The Norwegian University of Science and Technology (NTNU) is Norway's second largest university located in Trondheim. NTNU’s 53 departments are spread out over seven major campuses including Tyholt for marine technology. Every year about 3,300 students graduate and two-thirds of which are master's or PhD candidates. In addition to engineering and the natural and physical sciences, the university offers advanced degrees in other academic disciplines ranging from the social sciences, the arts, medicine, architecture and fine art.
NTNU has several campuses in Trondheim, with Gløshaugen, for engineering and sciences, and Dragvoll, for humanities and social sciences as the main two. With 20,000 students studying a range of disciplines in seven different faculties, NTNU has more than 100 laboratories and is at any time running some 2,000 research projects It has around 300 research agreements or exchange programs with 58 institutions worldwide.
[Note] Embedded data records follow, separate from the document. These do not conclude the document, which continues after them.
==> src/rtl/prescale_period_meter.sv <==
// rtl/prescale_period_meter.sv - averaged period meter for the prescaler output
//
// Purpose: synchronises the asynchronous prescaler square wave, measures the
// spacing of its rising edges in clk cycles, averages 2^AVG_LOG2 spacings and
// presents the result through a valid/ack handshake.
//
// Ports:
//   clk          system clock, rising edge
//   reset        asynchronous active-high reset
//   prescaled    prescaler output, asynchronous to clk
//   enable       measurement enable
//   periodAck    consumer acknowledges period
//   period       averaged period in clocks (CNT_W bits)
//   periodValid  period holds an unacknowledged result
//   overrun      sticky: a result was overwritten before being acked
//   timeout      sticky: no edge arrived within 2^CNT_W-1 clocks

module prescale_period_meter #(
  parameter int CNT_W       = 24,
  parameter int AVG_LOG2    = 2,
  parameter int MIN_PERIOD  = 8,
  parameter int SYNC_STAGES = 2
) (
  input  logic             clk,
  input  logic             reset,
  input  logic             prescaled,
  input  logic             enable,
  input  logic             periodAck,
  output logic [CNT_W-1:0] period,
  output logic             periodValid,
  output logic             overrun,
  output logic             timeout
);

  localparam int ACC_W  = CNT_W + AVG_LOG2;
  localparam int NPER_W = AVG_LOG2 + 1;

  localparam logic [CNT_W-1:0]  CNT_MAX   = '1;
  localparam logic [CNT_W:0]    MIN_P     = (CNT_W+1)'(MIN_PERIOD);
  // nper value at which the next accepted edge completes an average
  localparam logic [NPER_W-1:0] NPER_LAST = NPER_W'((1 << AVG_LOG2) - 1);

  typedef enum logic {
    IDLE,
    MEASURE
  } state_t;

  state_t state_q, state_d;

  logic [SYNC_STAGES-1:0] sync_q;
  logic                   prev_q;
  logic                   rise;

  logic [CNT_W-1:0]  cnt_q, cnt_d;
  logic [ACC_W-1:0]  acc_q, acc_d;
  logic [NPER_W-1:0] nper_q, nper_d;

  logic [CNT_W-1:0] period_d;
  logic             valid_d;
  logic             overrun_d;
  logic             timeout_d;

  logic [CNT_W:0]   cnt_inc;
  logic [CNT_W-1:0] sample;
  logic [ACC_W-1:0] acc_sum;
  logic             accepted;
  logic             new_result;

  // Synchroniser and edge detector run independently of enable so that the
  // first rise after enabling is seen cleanly.
  always_ff @(posedge clk or posedge reset) begin
    if (reset) begin
      sync_q <= '0;
      prev_q <= 1'b0;
    end else begin
      sync_q <= {sync_q[SYNC_STAGES-2:0], prescaled};
      prev_q <= sync_q[SYNC_STAGES-1];
    end
  end

  assign rise = sync_q[SYNC_STAGES-1] & ~prev_q;

  always_ff @(posedge clk or posedge reset) begin
    if (reset) begin
      state_q     <= IDLE;
      cnt_q       <= '0;
      acc_q       <= '0;
      nper_q      <= '0;
      period      <= '0;
      periodValid <= 1'b0;
      overrun     <= 1'b0;
      timeout     <= 1'b0;
    end else begin
      state_q     <= state_d;
      cnt_q       <= cnt_d;
      acc_q       <= acc_d;
      nper_q      <= nper_d;
      period      <= period_d;
      periodValid <= valid_d;
      overrun     <= overrun_d;
      timeout     <= timeout_d;
    end
  end

  // The sample for the closing edge is cnt+1; a counter already at its
  // maximum is a timeout, never a sample, so the sample always fits CNT_W.
  assign cnt_inc  = {1'b0, cnt_q} + 1'b1;
  assign sample   = cnt_inc[CNT_W-1:0];
  assign acc_sum  = acc_q + ACC_W'(sample);
  assign accepted = (state_q == MEASURE) && rise && (cnt_inc >= MIN_P) &&
                    (cnt_q != CNT_MAX);
  assign new_result = enable && accepted && (nper_q == NPER_LAST);

  always_comb begin
    state_d   = state_q;
    cnt_d     = cnt_q;
    acc_d     = acc_q;
    nper_d    = nper_q;
    timeout_d = timeout;

    if (!enable) begin
      state_d = IDLE;
      cnt_d   = '0;
      acc_d   = '0;
      nper_d  = '0;
    end else begin
      case (state_q)
        IDLE: begin
          cnt_d  = '0;
          acc_d  = '0;
          nper_d = '0;
          if (rise) begin
            state_d   = MEASURE;
            timeout_d = 1'b0;
          end
        end
        MEASURE: begin
          if (cnt_q == CNT_MAX) begin
            timeout_d = 1'b1;
            state_d   = IDLE;
            cnt_d     = '0;
            acc_d     = '0;
            nper_d    = '0;
          end else if (accepted) begin
            // the closing edge of one period opens the next, so no gap
            cnt_d = '0;
            if (nper_q == NPER_LAST) begin
              acc_d  = '0;
              nper_d = '0;
            end else begin
              acc_d  = acc_sum;
              nper_d = nper_q + NPER_W'(1);
            end
          end else begin
            cnt_d = cnt_q + CNT_W'(1);
          end
        end
        default: begin
          state_d = IDLE;
          cnt_d   = '0;
          acc_d   = '0;
          nper_d  = '0;
        end
      endcase
    end
  end

  // Handshake: a result coinciding with an ack is a clean hand-over, not an
  // overrun; ack with nothing pending leaves everything as is.
  always_comb begin
    period_d  = period;
    valid_d   = periodValid;
    overrun_d = overrun;

    if (new_result) begin
      period_d = CNT_W'(acc_sum >> AVG_LOG2);
      valid_d  = 1'b1;
      if (periodValid && !periodAck) begin
        overrun_d = 1'b1;
      end else if (periodAck) begin
        overrun_d = 1'b0;
      end
    end else if (periodAck) begin
      valid_d   = 1'b0;
      overrun_d = 1'b0;
    end
  end

endmodule

==> config.mk <==
export PLATFORM = sky130hd
export DESIGN_NAME = prescale_period_meter
export DESIGN_NICKNAME = d
export VERILOG_FILES = /design/src/rtl/prescale_period_meter.sv
export SDC_FILE = /design/constraint.sdc
export NUM_CORES = 1
export LEC_CHECK = 0
export BUFFER_PORTS_ARGS = -buffer_cell sky130_fd_sc_hd__buf_2
export CORE_MARGIN = 2
export CORE_UTILIZATION = 55
export CTS_CLUSTER_DIAMETER = 100
export DETAILED_ROUTE_END_ITERATION = 10
export HOLD_SLACK_MARGIN = 0.1
export PLACE_DENSITY = 0.76
export SYNTH_ARGS = -nofsm -noshare
export SYNTH_HDL_FRONTEND = slang
export SYNTH_SLANG_ARGS = --single-unit
==> constraint.sdc <==
create_clock -name clk -period 3.25 [get_ports clk]
set_input_delay 0 -clock clk [delete_from_list [all_inputs] [get_ports clk]]
set_output_delay 0 -clock clk [all_outputs]
set_load 0.02 [all_outputs]
==> results.py, run 1 <==
metrics = {
    "synthesis": {
        "yosys_warnings": 0,
        "ys_ff_latch": 84,
        "ys.flop_type": "dfrtp_1",
        "synth_top_area_share_pct": 42.5,
        "synthTopCellsByArea": "dfrtp_1 42%, ha_1 6.8%, xnor2_1 5.1%, a22o_1 3.9%, and3_1 3.7%",
        "yosysMostFrequentCell": "dfrtp_1",
        "ys_seq_area_share_pct": 42.5,
        "syn_nets": 516,
        "synth_top_area_cell": "dfrtp_1",
        "synth_commonest_cells": "84 x dfrtp_1, 33 x a21oi_1, 29 x and3_1, 29 x nand2_1, 29 x xnor2_1",
        "synth_edf_count": 0,
        "async_reset_ff_share_pct": 100,
        "synthDistinctLibCells": 59,
        "netlist_instances": 483,
        "postSynthAreaPerCell_um2": 10.2,
        "synthesis.area_mm2": 0.00495,
    },
    "setup_path": {
        "cpMostUsedCell": "o41ai_4",
        "critPathKind": "register to register",
        "crit_path_max_incr_delay_ns": 0.43,
        "cp.arrival_ns": 3.72,
        "cp-start-kind": "register",
        "cp_max_fo": 4,
        "cp_cell_sequence": "buf_4 > nand3_2 > nor2_4 > nand2_1 > xnor2_2 > ha_1 > nand2_2 > o41ai_4 > a21oi_4 > o41ai_4 > a211oi_4 > o31ai_4 > a211oi_2 > xnor2_1 > mux2_4",
        "crit_path_end_kind": "register",
        "critical_path_required_ns": 3.50,
        "cp_slowest_cell": "dfrtp_2",
    },
    "clock_network": {
        "cts_buffers": 9,
        "cts-root-buf": "clkbuf_8",
        "path_clk_slew_ns": 0.09,
        "cts_tree": "built",
        "clkLatencyLatePin_ns": 0.37,
        "cts_sinks": 84,
        "htreeDepth": 3,
        "cts.path.max_buffers": 2,
    },
    "placement": {
        "port_buffers": 31,
        "dp_hpwl_um": 8690,
        "placed_area_mm2": 0.00580,
        "place_congestion": 0.902,
        "dp_slack_ns": -0.272,
    },
    "power_and_ir_drop": {
        "power_per_cell_area_mw_per_mm2": 269,
        "vdd_ir_drop_max_mv": 0.204,
        "leakage_uw": 0.00351,
    },
    "status": {
        "violations": "negative setup slack",
        "status": "finished, violations left",
    },
    "flow_run": {
        "drv_cap": 0,
    },
    "floorplan": {
        "ios": 32,
        "rows": 34,
        "core_mm2": 0.00872,
        "die_h_um": 98.9,
        "die_x_um": 98.9,
        "dieArea_mm2": 0.00977,
        "initial_core_util_pct": 56.7,
    },
    "route": {
        "drt_iter0_drc": 546,
        "firstDrtPassIters": 5,
        "drc": 0,
        "routed_wl_um": 16800,
        "final_antenna_net_count": 0,
        "detail_route.wl_per_cell_um": 23.1,
        "vias": 4812,
        "via_per_inst": 6.61,
    },
    "grt": {
        "grt_pass1_wl_um": 23000,
        "grt_usage_pct": 29.8,
        "grt_max_degree": 55,
        "first_global_vias": 4579,
        "grt_overflow": 0,
        "grt_antenna_before_repair": 0,
    },
    "sta": {
        "finalHoldViolCount": 0,
        "rsz0062_at_grt": "true",
        "tns_ns": -2.13,
        "fmax_mhz": 289,
        "tightest_slew_ns": 0.875,
        "fin_crit_ns": 3.46,
        "hold_slack_ns": 0.189,
        "setup_slack_ns": -0.214,
        "setup_viol": 21,
        "report.final.slew_viol_count": 0,
        "fin_skew_ns": 0.0109,
        "layout_worst_path_cycle_share_pct": 107,
        "max_slew_margin_pct": 41.6,
    },
    "layout": {
        "postLayoutCoreUtil_pct": 78.9,
        "drive_above_1_share_pct": 42.4,
        "antennaDiodeCount": 0,
        "final_area_mm2": 0.00688,
        "fin_nets": 650,
        "area_growth_pct": 39.1,
        "fillCellCount": 451,
    },
    "min_path": {
        "hp-class": "primary input to async pin",
    },
}
-- worst paths after layout --
path	from	end	slack (ns)	cells past startpoint
worst max-delay path	cnt_q[0]$_DFF_PP0_	period[21]$_DFFE_PP0P_	-0.21	15
worst min-delay path	reset	period[23]$_DFFE_PP0P_	0.19	3
worst max register to register	cnt_q[0]$_DFF_PP0_	period[21]$_DFFE_PP0P_	-0.21	15
worst min register to register	sync_q[0]$_DFF_PP0_	sync_q[1]$_DFF_PP0_	0.36	0
max in group asynchronous	reset	cnt_q[2]$_DFF_PP0_	1.96	4
min in group clk	prescaled	sync_q[0]$_DFF_PP0_	0.28	2
-- state kept, by name, indices dropped and copies added, names as in the netlist --
| signal | cells |
|---|---|
| acc_q | 26 |
| cnt_q | 24 |
| nper_q | 3 |
| overrun | 1 |
| period | 24 |
| periodValid | 1 |
| prev_q | 1 |
| state_q | 1 |
| sync_q | 2 |
| timeout | 1 |
-- cells by family (layout without fill, tap and decap cells) --
group / Yosys count / count (layout) / share of synthesized area, %
xor gates and xnor gates: 47 / 47 / 8.75
adders and majority gates: 28 / 28 / 7.23
muxes: 24 / 24 / 5.51
AOI/OAI and AO/OA: 107 / 107 / 14.7
buffers and inverters: 34 / 170 / 3.14
and+or+nand+nor: 159 / 160 / 18.2
DFF: 84 / 84 / 42.5
-- layer usage --
| layer | GRT usage [%] | wire (um) | vias to the layer above |
|---|---|---|---|
| met5 | 0 | 0 | - |
| met4 | 10.7 | 701 | 0 |
| met3 | 3.90 | 1660 | 90 |
| met2 | 48.2 | 8020 | 365 |
| met1 | 41.3 | 6450 | 2345 |
| li1 | - | - | 2012 |
-- critical path: cells and delay by family, from the launching register on --
family	cells	cell delay, ns
xor gates and xnor gates	2	0.32
and+or+nand+nor	4	0.54
DFF	1	0.43
adders and majority gates	1	0.39
muxes	1	0.27
AOI/OAI and AO/OA	6	1.26
buffers and inverters	1	0.14
-- cell type report --
cell class | instances | area, um^2 | area share [%]
repair buffers | 137 | 1000 | 14.5
clock inverters | 5 | 55.1 | 0.800
multi-input cells | 366 | 3390 | 49.2
inverters | 19 | 72.6 | 1.05
well taps | 108 | 135 | 1.96
flip-flops and latches | 84 | 2110 | 30.6
clock buffers | 9 | 124 | 1.80
-- report_power, final --
| part | leakage, uW | switching, uW | internal, uW | total, uW |
|---|---|---|---|---|
| registers | 0.00116 | 2.98 | 1050 | 1050 |
| clock network | 0.0000870 | 403 | 344 | 747 |
| logic | 0.00226 | 39.9 | 15.8 | 55.6 |
-- cell usage in the layout, fill, tap and decap left out, types with 8 or more instances in the layout --
| cell | instances |
|---|---|
| nand2_1 | 25 |
| a21oi_2 | 8 |
| a21o_1 | 8 |
| buf_4 | 94 |
| xnor2_1 | 20 |
| a22o_1 | 22 |
| and3_1 | 28 |
| inv_1 | 18 |
| ha_1 | 18 |
| buf_2 | 31 |
| clkbuf_8 | 9 |
| dfrtp_1 | 80 |
| o21ai_0 | 12 |
| a21oi_1 | 22 |
| xor2_1 | 9 |
| mux2_2 | 13 |
| nand3_1 | 12 |
| ha_4 | 9 |
| nor2_1 | 23 |
| nand4_1 | 9 |
-- metrics by stage --
stage	cells	total power (uW)
after global placement	684	1120
after CTS	711	1840
final	728	1850
after floorplan	483	1100
after global routing	728	1890
after detailed placement	684	1120
-- timing repair --
| item | 4_1_cts | 5_1_grt |
|---|---|---|
| hold endpoints to repair | 35 | 0 |
| hold buffers | 4 | 0 |
| cloned | 1 | 0 |
| buffers inserted | 9 | 18 |
| resized for setup | 71 | 49 |
| setup endpoints to repair | 34 | 48 |
| pin swaps | 27 | 31 |
No activity file was read; power rests on OpenSTA's default activity.
==> run 2, diff against run 1 <==
--- a/config.mk
+++ b/config.mk
@@ -9,9 +9,10 @@
 export CORE_MARGIN = 2
 export CORE_UTILIZATION = 55
 export CTS_CLUSTER_DIAMETER = 100
+export CTS_CLUSTER_SIZE = 8
 export DETAILED_ROUTE_END_ITERATION = 10
 export HOLD_SLACK_MARGIN = 0.1
-export PLACE_DENSITY = 0.76
+export PLACE_DENSITY = 0.77
 export SYNTH_ARGS = -nofsm -noshare
 export SYNTH_HDL_FRONTEND = slang
 export SYNTH_SLANG_ARGS = --single-unit
==> results.py, run 2 (synthesis gave the netlist of run 1 again) <==
metrics = {
    "setup_path": {
        "r2r_slack_ns": -0.24,
        "r2r-start": "cnt_q[0]$_DFF_PP0_",
        "crit_path_end_kind": "register",
        "reg2reg_depth": 17,
        "critPathKind": "register to register",
        "cp.arrival_ns": 3.75,
        "r2r_end": "period[20]$_DFFE_PP0P_",
        "cp_max_fo": 4,
        "critical_path_required_ns": 3.51,
        "cp-start-kind": "register",
    },
    "layout": {
        "largest_reg_flops": 26,
        "reg.largest.list": "acc_q x26, cnt_q x24, period x24",
        "final_area_mm2": 0.00688,
        "layout_commonest_cell": "buf_4",
        "antennaDiodeCount": 0,
        "regMostFlops": "acc_q",
        "drive_above_1_share_pct": 44.1,
        "fin_nets": 651,
        "most-common-layout-cells": "94 x buf_4, 78 x dfrtp_1, 31 x buf_2",
        "area_growth_pct": 38.9,
    },
    "min_path": {
        "hold_depth": 2,
        "min_from": "prescaled",
        "min_to": "sync_q[0]$_DFF_PP0_",
        "hp-class": "primary input to register",
    },
    "route": {
        "detail_route.wl_per_cell_um": 22.2,
        "final_antenna_net_count": 0,
        "routed_wl_um": 16200,
        "firstDrtPassIters": 5,
        "drc": 0,
        "via_per_inst": 6.50,
        "drt_iter0_drc": 409,
        "vias": 4750,
    },
    "power_and_ir_drop": {
        "pwr-share-comb_pct": 3.0,
        "power_per_cell_area_mw_per_mm2": 276,
        "intPower_uw": 1420,
        "vdd_ir_drop_max_mv": 0.283,
        "p_seq_share_pct": 55.5,
        "p_clk_share_pct": 41.5,
        "leakage_uw": 0.00349,
        "netSwitchingFraction_pct": 24.8,
        "p_total_uw": 1890,
        "p_sw_uw": 469,
    },
    "clock_network": {
        "cts_tree": "built",
        "clkLatencyLatePin_ns": 0.37,
        "cts_sinks": 84,
        "htreeDepth": 3,
        "cts.path.max_buffers": 2,
        "cts_buffers": 9,
        "cts-root-buf": "clkbuf_8",
        "path_clk_slew_ns": 0.09,
    },
    "sta": {
        "setup_viol": 24,
        "fin_crit_ns": 3.49,
        "fmax_mhz": 286,
        "setup_slack_ns": -0.241,
        "report.final.slew_viol_count": 0,
        "rsz0062_at_grt": "true",
        "tightest_slew_ns": 0.736,
        "max_slew_margin_pct": 50.9,
        "fin_skew_ns": 0.00827,
        "finalHoldViolCount": 0,
        "layout_worst_path_cycle_share_pct": 107,
    },
    "flow_run": {
        "drv_cap": 0,
    },
    "floorplan": {
        "die_x_um": 98.9,
        "die_h_um": 98.9,
        "initial_core_util_pct": 56.7,
        "dieArea_mm2": 0.00977,
        "ios": 32,
        "rows": 34,
        "core_mm2": 0.00872,
    },
    "grt": {
        "first_global_vias": 4530,
        "grt_usage_pct": 28.8,
        "grt_overflow": 0,
        "grt_pass1_wl_um": 22500,
        "grt_antenna_before_repair": 0,
        "grt_max_degree": 48,
    },
    "status": {
        "status": "finished, violations left",
        "violations": "negative setup slack",
    },
    "placement": {
        "placed_area_mm2": 0.00583,
        "dp_slack_ns": -0.279,
        "dp_hpwl_um": 8720,
        "port_buffers": 31,
        "place_congestion": 0.942,
    },
}
[run 2: changes by cell type in the layout (fill, tap and decap cells not counted), sizes merged]
cell and change:
buf +1, clkinv +1, clkinvlp -1, dlygate4sd3 +1, inv +2, nor3 -1
[run 2: worst max-delay path by stage]
stage	start	endpoint	slack, ns
6_report	cnt_q[0]$_DFF_PP0_	period[20]$_DFFE_PP0P_	-0.24
5_1_grt	cnt_q[11]$_DFF_PP0_	period[23]$_DFFE_PP0P_	-0.35
4_1_cts	cnt_q[0]$_DFF_PP0_	period[21]$_DFFE_PP0P_	-0.07
3_5_place_dp	cnt_q[0]$_DFF_PP0_	period[22]$_DFFE_PP0P_	-0.28
3_3_place_gp	cnt_q[1]$_DFF_PP0_	period[22]$_DFFE_PP0P_	-0.15
2_1_floorplan	cnt_q[0]$_DFF_PP0_	period[21]$_DFFE_PP0P_	0.002
[run 2: stage by stage]
stage	setup TNS, ns	utilization [%]	std cells	hold WS (ns)
detailed placement	-2.70	66.8	688	-0.0997
finish	-2.67	78.8	731	0.283
global route	-5.80	78.8	731	0.289
CTS	-0.274	74.0	720	0.269
global placement	-1.46	66.8	688	-0.107
floorplan	0	-	483	0.0314
[run 2: final cells by class]
cell class	instances	area, um^2
Fill cell	461	1850
Clock buffer	9	124
Multi-Input combinational cell	365	3340
Timing Repair Buffer	139	1020
Tap cell	108	135
Inverter	19	72.6
Clock inverter	7	73.8
Sequential cell	84	2110
[run 2: metal layers]
metal | track usage [%] | vias to the layer above | share of wire (%)
li1 | - | 2019 | -
met3 | 4.04 | 81 | 7.8
met5 | 0 | - | 0
met4 | 11.9 | 0 | 4.4
met2 | 45.6 | 295 | 48
met1 | 40.2 | 2355 | 40
[run 2: power by group through the flow]
stage          Clock, uW  Sequential, uW  Combinational [uW]
4_1_cts              780            1050                56.4
6_report             787            1050                57.1
2_1_floorplan          0            1070                29.5
5_1_grt              824            1050                65.1
3_3_place_gp           0            1070                50.2
3_5_place_dp           0            1070                51.1
[run 2: what timing repair did]
action / 4_1_cts / 5_1_grt
hold buffers: 5 / 0
pin swaps: 27 / 45
endpoints found under the hold margin: 90 / 0
setup endpoints to repair: 22 / 28
resized for setup: 59 / 70
buffers inserted: 12 / 11
[run 2: worst max-delay path: stages (launching register included)]
cell and delay [ns]:
dfrtp_2 0.43, ha_4 0.16, nand2_4 0.08, nor3_4 0.24
buf_6 0.17, nand3_4 0.10, xnor2_4 0.17, ha_4 0.19
buf_6 0.11, a21o_1 0.17, a21o_1 0.19, a21oi_2 0.19
nand2_1 0.08, or3_4 0.38, nand3b_1 0.18, a21oi_2 0.09
xor2_1 0.18, mux2_4 0.27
With less than a thousandth of the world's inhabitants, Norway is world class in terms of marine science, marine technology and maritime industrial enterprise. Marine technology encompasses activities tied to the largest exporting industries such as Oil and gas extraction; Fisheries technology and aquaculture; and Marine engineering and the associated industries. The Department of Marine Technology graduates 60-80 masters of engineering students every year, and is the largest in its field in the western world. The Centre for Ships and Ocean Structures (CeSOS) is hosted by the department, with approx. 50 PhD-students and researchers from a host of countries.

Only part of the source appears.